The story line follows Nick Forest, the central character to HAZE’s Greek tragedy narrative, as an eager freshman ready to divulge into the realm of respect, trust, and loyalty that makes up the fraternity of Psi Theta Epsilon, following the hazing-related death of another pledge the year before. The film rivals the meaning of brotherhood in a familial sense with Nick’s insensitive relationship towards his brother versus the bonds that form among a fraternal organization, which at times teeters towards a dangerous path. Psi Theta’s freshman pledge class learns not through academia, but through binge drinking and sexual temptation at the mixers, parties, and challenges that their elder fraternity brothers arrange for them. The power that comes with Greek letters transforms their reflections of themselves into untouchable men on their college campus, and in a sense entail that much of the learning and growing up in college occurs outside of the classroom.

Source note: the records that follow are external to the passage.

--- config.mk ---
export PLATFORM = sky130hd
export DESIGN_NAME = mem_port_arbiter_flat
export DESIGN_NICKNAME = d
export VERILOG_FILES = /design/src/rtl/mem_port_arbiter_pkg.sv /design/src/rtl/mem_port_arbiter_if.sv /design/src/rtl/mem_port_arbiter_perf.sv /design/src/rtl/mem_port_arbiter.sv /design/src/flat_wrapper.sv
export SDC_FILE = /design/constraint.sdc
export NUM_CORES = 1
export LEC_CHECK = 0
export CAP_MARGIN = 20
export CORE_AREA = 2 2 123 125
export DETAILED_ROUTE_END_ITERATION = 8
export DIE_AREA = 0 0 125 127
export GPL_TIMING_DRIVEN = 0
export PLACE_DENSITY = 0.78
export SYNTH_ARGS = -nofsm -noshare
export SYNTH_HDL_FRONTEND = slang
export SYNTH_HIERARCHICAL = 1
export SYNTH_SLANG_ARGS = --single-unit
--- constraint.sdc ---
create_clock -name clk -period 6.86 [get_ports clk]
set_clock_uncertainty 0.05 [all_clocks]
set_input_delay 1.715 -clock clk [delete_from_list [all_inputs] [get_ports clk]]
set_output_delay 1.715 -clock clk [all_outputs]
set_load 0.01 [all_outputs]
--- src/rtl/mem_port_arbiter_pkg.sv ---
// Shared types, default widths and small helpers for the IF/DM memory port arbiter.
package mem_port_arbiter_pkg;

    localparam int ADDR_W_DEF     = 32;
    localparam int DATA_W_DEF     = 32;
    localparam int MAX_STARVE_DEF = 4;
    localparam int TIMEOUT_DEF    = 64;

    typedef enum logic [1:0] {
        IDLE = 2'd0,
        WAIT = 2'd1,
        RESP = 2'd2
    } arb_state_t;

    localparam logic [1:0] ST_IDLE = 2'd0;
    localparam logic [1:0] ST_WAIT = 2'd1;
    localparam logic [1:0] ST_RESP = 2'd2;

    typedef enum logic {
        OWN_IF = 1'b0,
        OWN_DM = 1'b1
    } arb_owner_t;

    // Starvation count after a DM grant: saturating step while IF waits, cleared otherwise.
    function automatic logic [3:0] starve_next(input logic [3:0] cnt,
                                               input logic [3:0] limit,
                                               input logic       if_pending);
        logic [3:0] nxt;
        if (!if_pending) begin
            nxt = 4'd0;
        end else if (cnt >= limit) begin
            nxt = limit;
        end else begin
            nxt = cnt + 4'd1;
        end
        return nxt;
    endfunction

endpackage

--- src/rtl/mem_port_arbiter_if.sv ---
// Bus bundle for the arbiter: fetch port, data port and the shared memory port.
interface mem_port_arbiter_if
    import mem_port_arbiter_pkg::*;
#(
    parameter int ADDR_W = ADDR_W_DEF,
    parameter int DATA_W = DATA_W_DEF
);
    logic              if_req;
    logic [ADDR_W-1:0] if_addr;
    logic              if_gnt;
    logic              if_done;
    logic [DATA_W-1:0] if_rdata;

    logic              dm_req;
    logic              dm_we;
    logic [ADDR_W-1:0] dm_addr;
    logic [DATA_W-1:0] dm_wdata;
    logic              dm_gnt;
    logic              dm_done;
    logic [DATA_W-1:0] dm_rdata;

    logic              err;

    logic              mem_req;
    logic              mem_we;
    logic [ADDR_W-1:0] mem_addr;
    logic [DATA_W-1:0] mem_wdata;
    logic              mem_ready;
    logic [DATA_W-1:0] mem_rdata;

    modport slave (
        input  if_req, if_addr, dm_req, dm_we, dm_addr, dm_wdata, mem_ready, mem_rdata,
        output if_gnt, if_done, if_rdata, dm_gnt, dm_done, dm_rdata, err,
               mem_req, mem_we, mem_addr, mem_wdata
    );

    modport master (
        output if_req, if_addr, dm_req, dm_we, dm_addr, dm_wdata, mem_ready, mem_rdata,
        input  if_gnt, if_done, if_rdata, dm_gnt, dm_done, dm_rdata, err,
               mem_req, mem_we, mem_addr, mem_wdata
    );
endinterface

--- src/rtl/mem_port_arbiter_perf.sv ---
// Performance counters for the arbiter; only compiled when MEM_ARB_PERF_EN is defined.
`ifdef MEM_ARB_PERF_EN
module arb_perf_counters (
    input  logic        clk,
    input  logic        rst,
    input  logic        if_req,
    input  logic        if_done,
    input  logic        dm_gnt,
    output logic [31:0] perf_if_stall,
    output logic [31:0] perf_dm_txn
);

    logic [31:0] if_stall_r;
    logic [31:0] dm_txn_r;

    // Free-running counters, wrapping naturally at 2^32.
    always_ff @(posedge clk or posedge rst) begin
        if (rst) begin
            if_stall_r <= 32'd0;
            dm_txn_r   <= 32'd0;
        end else begin
            if (if_req && !if_done) begin
                if_stall_r <= if_stall_r + 32'd1;
            end
            if (dm_gnt) begin
                dm_txn_r <= dm_txn_r + 32'd1;
            end
        end
    end

    assign perf_if_stall = if_stall_r;
    assign perf_dm_txn   = dm_txn_r;

endmodule
`endif

--- src/rtl/mem_port_arbiter.sv ---
// Single-port memory arbiter between fetch (IF) and data (DM) requesters with starvation guard and watchdog.
// Optional counters are enabled with the MEM_ARB_PERF_EN macro.
module mem_port_arbiter
    import mem_port_arbiter_pkg::*;
#(
    parameter int ADDR_W     = ADDR_W_DEF,
    parameter int DATA_W     = DATA_W_DEF,
    parameter int MAX_STARVE = MAX_STARVE_DEF,
    parameter int TIMEOUT    = TIMEOUT_DEF
) (
    input logic               clk,
    input logic               rst,
    mem_port_arbiter_if.slave bus
`ifdef MEM_ARB_PERF_EN
    ,
    output logic [31:0]       perf_if_stall,
    output logic [31:0]       perf_dm_txn
`endif
);

    localparam int WD_W = (TIMEOUT > 2) ? $clog2(TIMEOUT) : 1;

    logic [1:0]        state_r;
    arb_owner_t        owner_r;
    logic [3:0]        starve_r;
    logic [WD_W-1:0]   wd_r;
    logic              mem_req_r;
    logic              mem_we_r;
    logic [ADDR_W-1:0] mem_addr_r;
    logic [DATA_W-1:0] mem_wdata_r;
    logic              if_done_r;
    logic              dm_done_r;
    logic              err_r;
    logic [DATA_W-1:0] if_rdata_r;
    logic [DATA_W-1:0] dm_rdata_r;

    logic              starved_s;
    logic              dm_win_s;
    logic              if_win_s;
    logic              timeout_s;
    logic [DATA_W-1:0] resp_data_s;

    // Arbitration decision and completion data; grants are only issued from IDLE.
    always_comb begin
        starved_s   = bus.if_req && (starve_r >= 4'(MAX_STARVE));
        dm_win_s    = (state_r == ST_IDLE) && bus.dm_req && !starved_s;
        if_win_s    = (state_r == ST_IDLE) && bus.if_req && !dm_win_s;
        timeout_s   = (wd_r == WD_W'(TIMEOUT - 1));
        if (bus.mem_ready && !mem_we_r) begin
            resp_data_s = bus.mem_rdata;
        end else begin
            resp_data_s = {DATA_W{1'b0}};
        end
    end

    // FSM, payload latch, watchdog and registered responses.
    always_ff @(posedge clk or posedge rst) begin
        if (rst) begin
            state_r     <= ST_IDLE;
            owner_r     <= OWN_DM;
            starve_r    <= 4'd0;
            wd_r        <= {WD_W{1'b0}};
            mem_req_r   <= 1'b0;
            mem_we_r    <= 1'b0;
            mem_addr_r  <= {ADDR_W{1'b0}};
            mem_wdata_r <= {DATA_W{1'b0}};
            if_done_r   <= 1'b0;
            dm_done_r   <= 1'b0;
            err_r       <= 1'b0;
            if_rdata_r  <= {DATA_W{1'b0}};
            dm_rdata_r  <= {DATA_W{1'b0}};
        end else begin
            case (state_r)
                ST_IDLE: begin
                    if (dm_win_s || if_win_s) begin
                        state_r     <= ST_WAIT;
                        owner_r     <= dm_win_s ? OWN_DM : OWN_IF;
                        wd_r        <= {WD_W{1'b0}};
                        mem_req_r   <= 1'b1;
                        // Fetch never writes, so IF payload forces a read.
                        mem_we_r    <= dm_win_s && bus.dm_we;
                        mem_addr_r  <= dm_win_s ? bus.dm_addr : bus.if_addr;
                        mem_wdata_r <= dm_win_s ? bus.dm_wdata : {DATA_W{1'b0}};
                        starve_r    <= dm_win_s ? starve_next(starve_r, 4'(MAX_STARVE), bus.if_req)
                                                : 4'd0;
                    end
                end
                ST_WAIT: begin
                    if (bus.mem_ready || timeout_s) begin
                        state_r     <= ST_RESP;
                        mem_req_r   <= 1'b0;
                        mem_we_r    <= 1'b0;
                        mem_addr_r  <= {ADDR_W{1'b0}};
                        mem_wdata_r <= {DATA_W{1'b0}};
                        err_r       <= !bus.mem_ready;
                        if (owner_r == OWN_DM) begin
                            dm_done_r  <= 1'b1;
                            dm_rdata_r <= resp_data_s;
                        end else begin
                            if_done_r  <= 1'b1;
                            if_rdata_r <= resp_data_s;
                        end
                    end else begin
                        wd_r <= wd_r + WD_W'(1);
                    end
                end
                ST_RESP: begin
                    state_r   <= ST_IDLE;
                    if_done_r <= 1'b0;
                    dm_done_r <= 1'b0;
                    err_r     <= 1'b0;
                end
                default: begin
                    state_r   <= ST_IDLE;
                    mem_req_r <= 1'b0;
                    if_done_r <= 1'b0;
                    dm_done_r <= 1'b0;
                    err_r     <= 1'b0;
                end
            endcase
        end
    end

    assign bus.if_gnt    = if_win_s;
    assign bus.dm_gnt    = dm_win_s;
    assign bus.if_done   = if_done_r;
    assign bus.dm_done   = dm_done_r;
    assign bus.if_rdata  = if_rdata_r;
    assign bus.dm_rdata  = dm_rdata_r;
    assign bus.err       = err_r;
    assign bus.mem_req   = mem_req_r;
    assign bus.mem_we    = mem_we_r;
    assign bus.mem_addr  = mem_addr_r;
    assign bus.mem_wdata = mem_wdata_r;

`ifdef MEM_ARB_PERF_EN
    arb_perf_counters u_perf (
        .clk           (clk),
        .rst           (rst),
        .if_req        (bus.if_req),
        .if_done       (if_done_r),
        .dm_gnt        (dm_win_s),
        .perf_if_stall (perf_if_stall),
        .perf_dm_txn   (perf_dm_txn)
    );
`endif

endmodule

College can be defined as a lot of things to many students and we have yet to encounter a film that accurately depicts the pressure and indulgence of wanting to join a fraternity or sorority. Though many believe that the young men and women who rush (a series of events and gatherings in which prospective Greek life members get to know each other) “pay for their friends”, Burkman shows that the friendship and bonds that develop through this period of hazing aren’t meant to force relationships, but instead develop them. Through the rituals of hazing and the distorted idea of Hell Week (a week long stint of torturous endurance exercise for new pledges), we view how the characters either survive or breakdown individually and as group through Darwinist practices.
I believe the film captured the spirit and debauchery of college in a light that Hollywood films have yet to explore and it illustrates what dozens of documentaries on college hazing and sexual assault want to portray. I encourage all Lander students, even those not involved with Greek organizations, to take time out of your busy schedules to watch a film that will shock and inform you of the realities and dangers of college life beyond the books.
The film will be shown this Wednesday, September 21st in the Cultural Center Auditorium at 7:30 p.m. in conjunction with National Hazing Prevention Week that begins on Monday.